In [1]:
import warnings
warnings.filterwarnings('ignore')
import pandas as pd
from random import shuffle
from sklearn.model_selection import StratifiedKFold
import numpy as np
import lightgbm as lgb
from sklearn.metrics import roc_auc_score
import os
import pickle
import gc

以下、モデルの学習と評価のための操作を関数化しておく

In [2]:
params = {
    'boosting_type': 'gbdt', 'objective': 'binary',
    'metric': 'auc', 'learning_rate': 0.02,
    'num_leaves': 16, 'n_estimators': 100000,
    'random_state': 123, 'importance_type': 'gain'
}

In [6]:
def train_cv(x_train, y_train, id_train, params, list_nfold=[0,1,2,3,4] ,n_splits=5):
    metrics = []
    imp = pd.DataFrame()
    
    cv = list(StratifiedKFold(n_splits, shuffle=True, random_state=123).split(x_train, y_train))
    for nfold in np.arange(n_splits):
        print('-'*20, nfold, '-'*20)
    
        idx_tr, idx_va = cv[nfold][0], cv[nfold][1]
        x_tr, y_tr = x_train.loc[idx_tr, :], y_train.loc[idx_tr, :]
        x_va, y_va = x_train.loc[idx_va, :], y_train.loc[idx_va, :]
    
        print('x_tr.shape:{}, y_tr.shape:{} '.format(x_tr.shape, y_tr.shape))
        print('x_va.shape:{}, y_va.shape:{} '.format(x_va.shape, y_va.shape))
        print('y_train:{:.3f}, y_tr:{:.3f}, y_va:{:.3f} '.format(
            y_train['y'].mean(), y_tr['y'].mean(), y_va['y'].mean()
            ))
    # train
        model = lgb.LGBMClassifier(**params)
        model.fit(x_tr, y_tr, eval_set=[(x_tr, y_tr), (x_va, y_va)], early_stopping_rounds=100, verbose=100)
        fname_lgb = 'model_lgb_fold{}.pickle'.format(nfold)
        with open(fname_lgb, 'wb') as f:
            pickle.dump(model, f, protocol=4)
        
    # evaluate
        y_tr_pred = model.predict_proba(x_tr)[:, 1]
        y_va_pred = model.predict_proba(x_va)[:, 1]
    
        metric_tr = roc_auc_score(y_tr, y_tr_pred)
        metric_va = roc_auc_score(y_va, y_va_pred)
        print('[auc] tr:{:.4f}, va:{:.4f} '.format(metric_tr, metric_va))
        metrics.append([nfold, metric_tr, metric_va])

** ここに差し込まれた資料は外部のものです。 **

### src/rtl/secure_seq_fsm.sv
// -----------------------------------------------------------------------------
// secure_seq_fsm
//   Security-gated sequencing controller. A start request is accepted only
//   while secure_i is high. The block then walks ARM -> RUN (RUN_CYCLES long)
//   -> DONE -> IDLE. Loss of secure_i before the sequence finishes aborts to
//   ERR and bumps a saturating violation counter that only reset clears.
//
//   Build option: define SEC_SEQ_LOCK_EN to make ERR sticky. ERR is then
//   released only by err_clr_i=1 together with start_i=0. Without the macro,
//   ERR lasts one cycle and err_clr_i is ignored.
//
// Ports
//   clk          clock
//   rst_n        asynchronous active-low reset
//   secure_i     security-qualified enable, must stay high for a whole sequence
//   start_i      sequence request, sampled only in IDLE
//   err_clr_i    error-lock release (SEC_SEQ_LOCK_EN builds only)
//   busy_o       high in ARM and RUN
//   done_o       one-cycle pulse in DONE
//   err_o        high in ERR
//   phase_o      state code: IDLE=0 ARM=1 RUN=2 DONE=3 ERR=4
//   remaining_o  RUN cycles still to go (counter+1), 0 outside RUN
//   viol_cnt_o   saturating count of security violations
//
// State table
//   state | meaning
//   IDLE  | waiting for start_i
//   ARM   | request accepted, one setup cycle, loads RUN counter
//   RUN   | counting down RUN_CYCLES cycles
//   DONE  | sequence finished, done_o pulses
//   ERR   | security violation (or illegal encoding) recovery
// -----------------------------------------------------------------------------
module secure_seq_fsm #(
    parameter int RUN_CYCLES = 4,
    parameter int CNT_W      = $clog2(RUN_CYCLES + 1),
    parameter int VIOL_W     = 4
) (
    input  logic              clk,
    input  logic              rst_n,
    input  logic              secure_i,
    input  logic              start_i,
    input  logic              err_clr_i,
    output logic              busy_o,
    output logic              done_o,
    output logic              err_o,
    output logic [2:0]        phase_o,
    output logic [CNT_W-1:0]  remaining_o,
    output logic [VIOL_W-1:0] viol_cnt_o
);

    typedef enum logic [2:0] {
        IDLE = 3'd0,
        ARM  = 3'd1,
        RUN  = 3'd2,
        DONE = 3'd3,
        ERR  = 3'd4
    } state_t;

    localparam logic [CNT_W-1:0]  RUN_LOAD = CNT_W'(RUN_CYCLES - 1);
    localparam logic [VIOL_W-1:0] VIOL_MAX = {VIOL_W{1'b1}};

    state_t            state_q, state_d;
    logic [CNT_W-1:0]  cnt_q, cnt_d;
    logic [VIOL_W-1:0] viol_q, viol_d;
    logic              viol_hit;

`ifndef SEC_SEQ_LOCK_EN
    // err_clr_i only matters for the sticky-error build.
    logic unused_err_clr;
    assign unused_err_clr = err_clr_i;
`endif

    always_ff @(posedge clk or negedge rst_n) begin
        if (!rst_n) begin
            state_q <= IDLE;
            cnt_q   <= '0;
            viol_q  <= '0;
        end else begin
            state_q <= state_d;
            cnt_q   <= cnt_d;
            viol_q  <= viol_d;
        end
    end

    always_comb begin
        state_d  = state_q;
        cnt_d    = cnt_q;
        viol_hit = 1'b0;
        case (state_q)
            IDLE: begin
                if (start_i) begin
                    if (secure_i) begin
                        state_d = ARM;
                    end else begin
                        state_d  = ERR;
                        viol_hit = 1'b1;
                    end
                end
            end
            ARM: begin
                if (secure_i) begin
                    state_d = RUN;
                    cnt_d   = RUN_LOAD;
                end else begin
                    state_d  = ERR;
                    viol_hit = 1'b1;
                end
            end
            RUN: begin
                // Security loss wins over counter expiry.
                if (!secure_i) begin
                    state_d  = ERR;
                    cnt_d    = '0;
                    viol_hit = 1'b1;
                end else if (cnt_q == '0) begin
                    state_d = DONE;
                end else begin
                    cnt_d = cnt_q - CNT_W'(1);
                end
            end
            DONE: begin
                state_d = IDLE;
            end
            ERR: begin
`ifdef SEC_SEQ_LOCK_EN
                if (err_clr_i && !start_i) begin
                    state_d = IDLE;
                end
`else
                state_d = IDLE;
`endif
            end
            default: begin
                // Corrupted encoding: recover through ERR, not a violation.
                state_d = ERR;
                cnt_d   = '0;
            end
        endcase
        viol_d = (viol_hit && (viol_q != VIOL_MAX)) ? viol_q + VIOL_W'(1) : viol_q;
    end

    always_comb begin
        busy_o      = (state_q == ARM) || (state_q == RUN);
        done_o      = (state_q == DONE);
        err_o       = (state_q == ERR);
        phase_o     = state_q;
        remaining_o = (state_q == RUN) ? cnt_q + CNT_W'(1) : '0;
        viol_cnt_o  = viol_q;
    end

endmodule
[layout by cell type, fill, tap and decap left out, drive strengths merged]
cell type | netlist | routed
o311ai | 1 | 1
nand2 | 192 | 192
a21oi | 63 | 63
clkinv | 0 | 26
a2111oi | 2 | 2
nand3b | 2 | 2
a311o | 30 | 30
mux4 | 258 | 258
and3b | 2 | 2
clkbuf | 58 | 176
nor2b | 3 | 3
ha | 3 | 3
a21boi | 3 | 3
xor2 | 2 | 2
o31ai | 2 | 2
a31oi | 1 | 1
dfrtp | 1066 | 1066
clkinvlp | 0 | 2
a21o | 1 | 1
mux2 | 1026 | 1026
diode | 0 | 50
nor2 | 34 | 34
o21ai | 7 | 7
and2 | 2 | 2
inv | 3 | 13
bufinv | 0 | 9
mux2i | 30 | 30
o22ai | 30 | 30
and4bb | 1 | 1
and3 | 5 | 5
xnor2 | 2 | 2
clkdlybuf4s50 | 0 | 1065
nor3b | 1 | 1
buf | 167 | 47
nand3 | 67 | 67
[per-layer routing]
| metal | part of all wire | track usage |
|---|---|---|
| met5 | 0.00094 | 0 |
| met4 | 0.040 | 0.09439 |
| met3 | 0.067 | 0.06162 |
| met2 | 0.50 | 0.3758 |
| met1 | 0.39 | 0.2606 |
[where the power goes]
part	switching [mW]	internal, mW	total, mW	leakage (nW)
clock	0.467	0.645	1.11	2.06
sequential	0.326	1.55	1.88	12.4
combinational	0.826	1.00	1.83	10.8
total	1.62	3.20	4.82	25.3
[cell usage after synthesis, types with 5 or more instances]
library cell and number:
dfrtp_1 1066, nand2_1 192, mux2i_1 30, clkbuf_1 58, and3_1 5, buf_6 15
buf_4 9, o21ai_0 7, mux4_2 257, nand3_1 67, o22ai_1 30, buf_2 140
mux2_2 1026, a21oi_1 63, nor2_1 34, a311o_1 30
==> config.mk <==
export PLATFORM = sky130hd
export DESIGN_NAME = arf104b256e1r1w0cbbehcaa4acw_msff_pipe_vr
export DESIGN_NICKNAME = d
export VERILOG_FILES = /design/src/rtl/arf104b256e1r1w0cbbehcaa4acw_msff_pipe_vr.sv
export SDC_FILE = /design/constraint.sdc
export NUM_CORES = 1
export LEC_CHECK = 0
export BUFFER_PORTS_ARGS = -buffer_cell sky130_fd_sc_hd__buf_2
export CORE_MARGIN = 2
export CORE_UTILIZATION = 30
export CTS_CLUSTER_DIAMETER = 150
export DETAILED_ROUTE_END_ITERATION = 7
export GPL_TIMING_DRIVEN = 0
export HOLD_SLACK_MARGIN = 0.02
export SLEW_MARGIN = 30
export SYNTH_ARGS = -nofsm -noshare
export SYNTH_HDL_FRONTEND = slang
export SYNTH_SLANG_ARGS = --single-unit
==> constraint.sdc <==
create_clock -name clk -period 1.8 [get_ports clk]
set_input_delay 0.18 -clock clk [delete_from_list [all_inputs] [get_ports clk]]
set_output_delay 0.18 -clock clk [all_outputs]
set_load 0.02 [all_outputs]
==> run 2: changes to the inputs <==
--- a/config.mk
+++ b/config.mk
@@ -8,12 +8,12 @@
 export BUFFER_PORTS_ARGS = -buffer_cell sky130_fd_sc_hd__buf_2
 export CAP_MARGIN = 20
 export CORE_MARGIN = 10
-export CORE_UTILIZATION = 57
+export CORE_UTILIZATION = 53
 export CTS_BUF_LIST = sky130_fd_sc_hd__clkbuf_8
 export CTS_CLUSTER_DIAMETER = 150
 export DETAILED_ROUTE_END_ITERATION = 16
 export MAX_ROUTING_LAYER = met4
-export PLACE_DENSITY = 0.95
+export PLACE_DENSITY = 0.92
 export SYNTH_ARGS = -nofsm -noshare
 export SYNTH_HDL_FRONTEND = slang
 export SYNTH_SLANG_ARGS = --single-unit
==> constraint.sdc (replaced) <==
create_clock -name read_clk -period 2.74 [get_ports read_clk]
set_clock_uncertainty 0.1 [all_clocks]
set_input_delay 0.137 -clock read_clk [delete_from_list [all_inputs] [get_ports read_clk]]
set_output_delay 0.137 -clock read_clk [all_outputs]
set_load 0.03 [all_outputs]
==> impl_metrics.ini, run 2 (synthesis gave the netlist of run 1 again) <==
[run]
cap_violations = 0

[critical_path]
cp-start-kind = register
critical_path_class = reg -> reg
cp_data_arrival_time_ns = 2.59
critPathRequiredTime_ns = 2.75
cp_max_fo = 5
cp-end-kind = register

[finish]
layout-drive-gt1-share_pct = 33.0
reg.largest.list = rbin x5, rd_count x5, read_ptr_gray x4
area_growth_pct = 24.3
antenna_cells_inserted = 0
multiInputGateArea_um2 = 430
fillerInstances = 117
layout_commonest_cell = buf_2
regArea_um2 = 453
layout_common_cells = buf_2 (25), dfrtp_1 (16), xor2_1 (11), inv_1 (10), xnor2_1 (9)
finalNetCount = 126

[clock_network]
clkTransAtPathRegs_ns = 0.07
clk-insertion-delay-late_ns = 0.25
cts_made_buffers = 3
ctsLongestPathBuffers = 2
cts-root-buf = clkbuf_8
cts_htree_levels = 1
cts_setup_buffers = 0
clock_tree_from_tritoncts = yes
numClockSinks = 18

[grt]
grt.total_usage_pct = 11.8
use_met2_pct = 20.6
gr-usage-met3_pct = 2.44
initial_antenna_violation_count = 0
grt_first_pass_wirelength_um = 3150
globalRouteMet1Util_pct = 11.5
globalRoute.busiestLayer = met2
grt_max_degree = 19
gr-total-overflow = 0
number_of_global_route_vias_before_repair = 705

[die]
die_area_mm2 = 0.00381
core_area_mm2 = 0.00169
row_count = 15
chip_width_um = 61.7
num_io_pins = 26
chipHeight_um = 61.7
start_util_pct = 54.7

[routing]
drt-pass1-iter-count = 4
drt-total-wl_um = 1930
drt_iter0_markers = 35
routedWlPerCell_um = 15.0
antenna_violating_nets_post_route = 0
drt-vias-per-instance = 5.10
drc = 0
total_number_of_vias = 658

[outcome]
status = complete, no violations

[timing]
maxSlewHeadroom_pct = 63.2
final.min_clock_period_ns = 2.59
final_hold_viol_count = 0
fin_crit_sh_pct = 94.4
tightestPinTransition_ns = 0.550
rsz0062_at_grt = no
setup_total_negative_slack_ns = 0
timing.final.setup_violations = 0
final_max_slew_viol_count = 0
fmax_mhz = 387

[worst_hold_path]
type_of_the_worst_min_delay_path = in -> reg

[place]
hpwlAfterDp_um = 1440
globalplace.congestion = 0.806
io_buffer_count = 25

        _imp = pd.DataFrame({'col': x_train.columns, 'imp': model.feature_importances_, 'nfold': nfold})
        imp = pd.concat([imp, _imp], axis=0, ignore_index=True)
#以上がfor文
    print('-'*20, 'result', '-'*20)
    metrics = np.array(metrics)
    print(metrics)
    print('[cv] tr:{:.2f}+-{:.2f}, va:{:.2}+-{:.2f} '.format(
    metrics[:, 1].mean(), metrics[:,1].std(), metrics[:, 2].mean(), metrics[:, 2].std()))

    imp = imp.groupby('col')['imp_mean'].agg(['mean', 'std'])
    imp.columns = ['imp_mean', 'imp_std']
    imp = imp.reset_index(drop=False)
    
    return imp, metrics

以下、検証のための関数

In [5]:
#検証のための関数
def predict_lgb(x_train, y_train, id_train, list_nfold=[0,1,2,3,4]):
    pred = np.zeros((len(x_train), len(list_nfold)))
    for nfold in list_nfold:
        pritn("-"*20, nfold, "-"*20)
        fname_lgb = 'model_lgb_fold{}.pickle'.format(nfold)
        with open(fname_lgb, 'rb') as f:
            model = pickle.load(f)
        pred[:, nfold] = model.predict_proba(x_train)[:, 1]

    pred = pd.concat([x_train, id_train, pd.DataFrame({'pred': pred.mean(axis=1)})], axis=1)

    return pred